• Try it
Output exactly the lines that run from the top of the entries to the line holding "after detailed placement", including both of those lines.

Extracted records
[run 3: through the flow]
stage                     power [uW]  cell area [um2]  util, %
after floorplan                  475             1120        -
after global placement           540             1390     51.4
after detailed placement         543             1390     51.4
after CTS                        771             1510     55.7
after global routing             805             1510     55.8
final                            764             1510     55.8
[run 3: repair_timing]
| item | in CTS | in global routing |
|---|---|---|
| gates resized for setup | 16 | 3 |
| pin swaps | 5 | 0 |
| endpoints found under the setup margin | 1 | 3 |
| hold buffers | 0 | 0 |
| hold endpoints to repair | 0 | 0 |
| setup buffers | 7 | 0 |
[config.mk]
export PLATFORM = sky130hd
export DESIGN_NAME = mnist_capture
export DESIGN_NICKNAME = d
export VERILOG_FILES = /design/src/rtl/mnist_capture.sv
export SDC_FILE = /design/constraint.sdc
export NUM_CORES = 1
export LEC_CHECK = 0
export ABC_CLOCK_PERIOD_IN_PS = 7200
export BUFFER_PORTS_ARGS = -buffer_cell sky130_fd_sc_hd__buf_2
export CAP_MARGIN = 20
export CORE_MARGIN = 4
export CORE_UTILIZATION = 50
export DETAILED_ROUTE_END_ITERATION = 8
export PLACE_DENSITY = 0.68
export REMOVE_ABC_BUFFERS = 1
export SLEW_MARGIN = 0
export SYNTH_ARGS = -nofsm -noshare
export SYNTH_HDL_FRONTEND = slang
export SYNTH_SLANG_ARGS = --single-unit
[constraint.sdc]
create_clock -name clk_i -period 7.2 [get_ports clk_i]
set_clock_uncertainty 0.2 [all_clocks]
set_input_delay 0.36 -clock clk_i [delete_from_list [all_inputs] [get_ports clk_i]]
set_output_delay 0.36 -clock clk_i [all_outputs]
set_load 0.01 [all_outputs]
[src/rtl/mnist_capture.sv]
// mnist_capture: crops a square ROI from a grayscale camera stream, box-averages
// cells into a thresholded 32x32 bitmap. Optional feature macro: MNIST_CAP_AUTOTHRESH_EN.
module mnist_capture #(
  parameter int X0         = 192,
  parameter int Y0         = 112,
  parameter int SCALE_LOG2 = 3,
  parameter int THRESH     = 128
) (
  input  logic       clk_i,
  input  logic       rst_ni,
  input  logic       start_i,
  input  logic       vsync_i,
  input  logic       href_i,
  input  logic       pix_valid_i,
  input  logic [7:0] pix_gray_i,
  output logic [9:0] wr_addr_o,
  output logic       wr_data_o,
  output logic       wr_en_o,
  output logic       busy_o,
  output logic       done_o,
  output logic       frame_err_o
);

  localparam int S     = SCALE_LOG2;
  localparam int ROI   = 32 << S;
  localparam int ACC_W = 8 + 2 * S;
  localparam int REL_W = S + 5;

  localparam logic [11:0] X_LO = 12'(X0);
  localparam logic [11:0] X_HI = 12'(X0 + ROI);
  localparam logic [11:0] Y_LO = 12'(Y0);
  localparam logic [11:0] Y_HI = 12'(Y0 + ROI);

  typedef enum logic [1:0] {
    IDLE,
    WAIT_FRAME,
    CAPTURE
  } state_e;

  state_e state_q, state_d;

  logic             vsyncPrev_q;
  logic             hrefPrev_q;
  logic [11:0]      col_q, col_d;
  logic [11:0]      row_q, row_d;
  logic [10:0]      cellCnt_q, cellCnt_d;
  logic [ACC_W-1:0] acc_q [32];

  logic             wrEn_q, wrEn_d;
  logic             lastWr_q, lastWr_d;
  logic [9:0]       wrAddr_q, wrAddr_d;
  logic             wrData_q, wrData_d;
  logic             done_q, done_d;
  logic             frameErr_q, frameErr_d;

  logic             vsyncRise;
  logic             hrefFall;
  logic             pixFire;
  logic             roiHit;
  logic             cellLoad;
  logic             cellDone;
  logic             captureEnd;
  logic             abortFrame;
  logic [REL_W-1:0] relX, relY;
  logic [4:0]       cellX, cellY;
  logic [S-1:0]     subX, subY;
  logic [ACC_W-1:0] cellSum;
  logic [7:0]       cellAvg;
  logic [7:0]       activeThresh;
  logic [10:0]      cellCntInc;

  assign vsyncRise = vsync_i & ~vsyncPrev_q;
  assign hrefFall  = ~href_i & hrefPrev_q;
  assign pixFire   = pix_valid_i & href_i;

  assign roiHit = pixFire && (state_q == CAPTURE) &&
                  (col_q >= X_LO) && (col_q < X_HI) &&
                  (row_q >= Y_LO) && (row_q < Y_HI);

  // Offsets inside the ROI; only meaningful when roiHit is set.
  assign relX  = REL_W'(col_q - X_LO);
  assign relY  = REL_W'(row_q - Y_LO);
  assign cellX = 5'(relX >> S);
  assign cellY = 5'(relY >> S);
  assign subX  = relX[S-1:0];
  assign subY  = relY[S-1:0];

  assign cellLoad = roiHit && (subX == '0) && (subY == '0);
  assign cellDone = roiHit && (&subX) && (&subY);
  assign cellSum  = acc_q[cellX] + ACC_W'(pix_gray_i);
  assign cellAvg  = 8'(cellSum >> (2 * S));

  assign cellCntInc = cellCnt_q + 11'(cellDone);
  assign captureEnd = wrEn_q && lastWr_q;
  // A coincident final completion is not an abort: that frame is already whole.
  assign abortFrame = vsyncRise && (state_q == CAPTURE) && (cellCntInc != 11'd1024);

`ifdef MNIST_CAP_AUTOTHRESH_EN
  localparam int SUM_W = 24 + 2 * S;

  logic [SUM_W-1:0] sum_q, sum_d;
  logic [7:0]       thresh_q, thresh_d;

  always_comb begin
    sum_d    = sum_q;
    thresh_d = thresh_q;
    if (roiHit) begin
      sum_d = sum_q + SUM_W'(pix_gray_i);
    end
    if (vsyncRise) begin
      sum_d = '0;
    end
    if (captureEnd) begin
      thresh_d = 8'(sum_q >> (10 + 2 * S));
    end
  end

  always_ff @(posedge clk_i or negedge rst_ni) begin
    if (!rst_ni) begin
      sum_q    <= '0;
      thresh_q <= 8'(THRESH);
    end else begin
      sum_q    <= sum_d;
      thresh_q <= thresh_d;
    end
  end

  assign activeThresh = thresh_q;
`else
  assign activeThresh = 8'(THRESH);
`endif

  always_comb begin
    state_d = state_q;
    unique case (state_q)
      IDLE:       if (start_i)    state_d = WAIT_FRAME;
      WAIT_FRAME: if (vsyncRise)  state_d = CAPTURE;
      CAPTURE:    if (captureEnd) state_d = IDLE;
      default:                    state_d = IDLE;
    endcase
  end

  // vsync clearing is applied last so a coincident cell completion still writes.
  always_comb begin
    col_d     = col_q;
    row_d     = row_q;
    cellCnt_d = cellCnt_q;
    if (pixFire && (col_q != '1)) begin
      col_d = col_q + 12'd1;
    end
    if (hrefFall) begin
      col_d = '0;
      if (row_q != '1) begin
        row_d = row_q + 12'd1;
      end
    end
    if (cellDone) begin
      cellCnt_d = cellCntInc;
    end
    if (vsyncRise) begin
      col_d     = '0;
      row_d     = '0;
      cellCnt_d = '0;
    end
  end

  always_comb begin
    wrEn_d     = cellDone;
    lastWr_d   = cellDone && (cellCnt_q == 11'd1023);
    wrAddr_d   = wrAddr_q;
    wrData_d   = wrData_q;
    done_d     = captureEnd;
    frameErr_d = abortFrame;
    if (cellDone) begin
      wrAddr_d = {cellY, cellX};
      wrData_d = (cellAvg < activeThresh);
    end
  end

  always_ff @(posedge clk_i or negedge rst_ni) begin
    if (!rst_ni) begin
      state_q     <= IDLE;
      vsyncPrev_q <= 1'b0;
      hrefPrev_q  <= 1'b0;
      col_q       <= '0;
      row_q       <= '0;
      cellCnt_q   <= '0;
      wrEn_q      <= 1'b0;
      lastWr_q    <= 1'b0;
      wrAddr_q    <= '0;
      wrData_q    <= 1'b0;
      done_q      <= 1'b0;
      frameErr_q  <= 1'b0;
    end else begin
      state_q     <= state_d;
      vsyncPrev_q <= vsync_i;
      hrefPrev_q  <= href_i;
      col_q       <= col_d;
      row_q       <= row_d;
      cellCnt_q   <= cellCnt_d;
      wrEn_q      <= wrEn_d;
      lastWr_q    <= lastWr_d;
      wrAddr_q    <= wrAddr_d;
      wrData_q    <= wrData_d;
      done_q      <= done_d;
      frameErr_q  <= frameErr_d;
    end
  end

  // One running sum per cell column; a cell row reuses them once per band.
  always_ff @(posedge clk_i or negedge rst_ni) begin
    if (!rst_ni) begin
      for (int i = 0; i < 32; i++) begin
        acc_q[i] <= '0;
      end
    end else if (roiHit) begin
      acc_q[cellX] <= cellLoad ? ACC_W'(pix_gray_i) : cellSum;
    end
  end

  assign wr_addr_o   = wrAddr_q;
  assign wr_data_o   = wrData_q;
  assign wr_en_o     = wrEn_q;
  assign busy_o      = (state_q != IDLE);
  assign done_o      = done_q;
  assign frame_err_o = frameErr_q;

endmodule
## Word level (Yosys, flattened, before mapping)

Cells that the tools add are included.

- Flip-flop bits (word level): 502
- Word-level logic and storage cells: 118

- $add $sub $neg: 6
- $lt $le $gt $ge: 7
- Equality and inequality tests: 9
- Multiplexer cells: 19
- Bitwise logic cells: 6
- Reduce and logical (&&, ||, !) cells: 27

Operators with widths:

| cell | count |
|---|---|
| $bwmux W448 | 1 |
| $mux W12 | 6 |
| $bmux W14 S5 | 1 |
| $demux W14 S5 | 1 |
| $mux W14 | 4 |
| $add A12 B1 Y12 const B | 2 |
| $lt A12 B9 Y1 const B | 2 |
| $ne A12 B12 Y1 const B | 2 |
| $mux W11 | 2 |
| $logic_and A1 B1 Y1 | 15 |
| $add A14 B8 Y14 | 1 |
| $ge A12 B7 Y1 const B | 1 |
| $ge A12 B8 Y1 const B | 1 |
| $add A11 B1 Y11 | 1 |
| $eq A11 B10 Y1 const B | 1 |
| $ne A11 B11 Y1 const B | 1 |
| $reduce_and A3 Y1 | 3 |
| $lt A8 B8 Y1 const B | 1 |
| $reduce_bool A2 Y1 | 4 |
| $sub A8 B7 Y8 const B | 1 |
| $sub A8 B8 Y8 const B | 1 |
| $ge A6 B6 Y1 const B | 1 |
| $logic_not A3 Y1 | 2 |
| $lt A6 B1 Y1 const B | 1 |
| 11 further kinds | 18 |

## Longest topological paths before layout

- Depth in word-level cells: 11
- Depth in mapped cells: 22
- Depth with buffers taken out: 14

## Worst setup path before layout

No wires, ideal clock.

- Kind: flip-flop to flip-flop
- Start point: register col_q[6]
- End point: register acc_q[124] (netlist bit)
- Library setup time: 0.133 ns
- Arrival time: 5.151 ns
- Slack: 1.716 ns
- Stages on the path, launching flop included: 23
- Path buffers: 8
- Cells stage by stage: dfrtp_1 clkbuf_1 inv_2 buf_2 buf_1 ha_1 buf_2 buf_4 buf_2 buf_2 mux2_2 ha_1 inv_1 fa_1 nor2b_1 o21ai_0 a21oi_1 o21ai_0 a221oi_2 a211oi_1 a31oi_1 clkbuf_1 o21ai_0

RTL lines:

| element | RTL line | text |
|---|---|---|
| start, declared | 44 | `logic [11:0] col_q, col_d;` |
| start signal, assigned | 198 | `col_q <= col_d;` |
| $sub A8 B8 Y8 (*) | 81 | `assign relX = REL_W'(col_q - X_LO);` |
| net cellX[3] | 65 | `logic [4:0] cellX, cellY;` |
| $not A5 Y6 (*) | 90, 217 |  |
| $bmux W14 S5 | 90 | `assign cellSum = acc_q[cellX] + ACC_W'(pix_gray_i);` |
| $mux W14 (not written as such) (2 in series) | 90 |  |
| $add A14 B8 Y14 | 90 |  |
| $mux W14 | 217 | `acc_q[cellX] <= cellLoad ? ACC_W'(pix_gray_i) : cellSum;` |
| $bwmux W448 (*) | 217 |  |
| end signal, assigned by index | 217 |  |
| end, declared | 47 | `logic [ACC_W-1:0] acc_q [32];` |

Mark *: on every way through the listed nets, which the timed path passes. The rest lies on a longest branch. The select of a mux whose other input is x is not followed.
A chain may end at the register's enable or synchronous reset.

## Final worst setup path

- Start point: register col_q[3]
- End point: register acc_q[321] (netlist bit)

- Word-level cells in the longest chain between the ends: 9

Ends and longest elaborated chain:

| element |
|---|
| branches (longest 9 deep; another with $add A14 B8 Y14) |

Parallel ways; which one is timed is not known. The select of a mux whose other input is x is not followed.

• Written answer
[run 3: through the flow]
stage                     power [uW]  cell area [um2]  util, %
after floorplan                  475             1120        -
after global placement           540             1390     51.4
after detailed placement         543             1390     51.4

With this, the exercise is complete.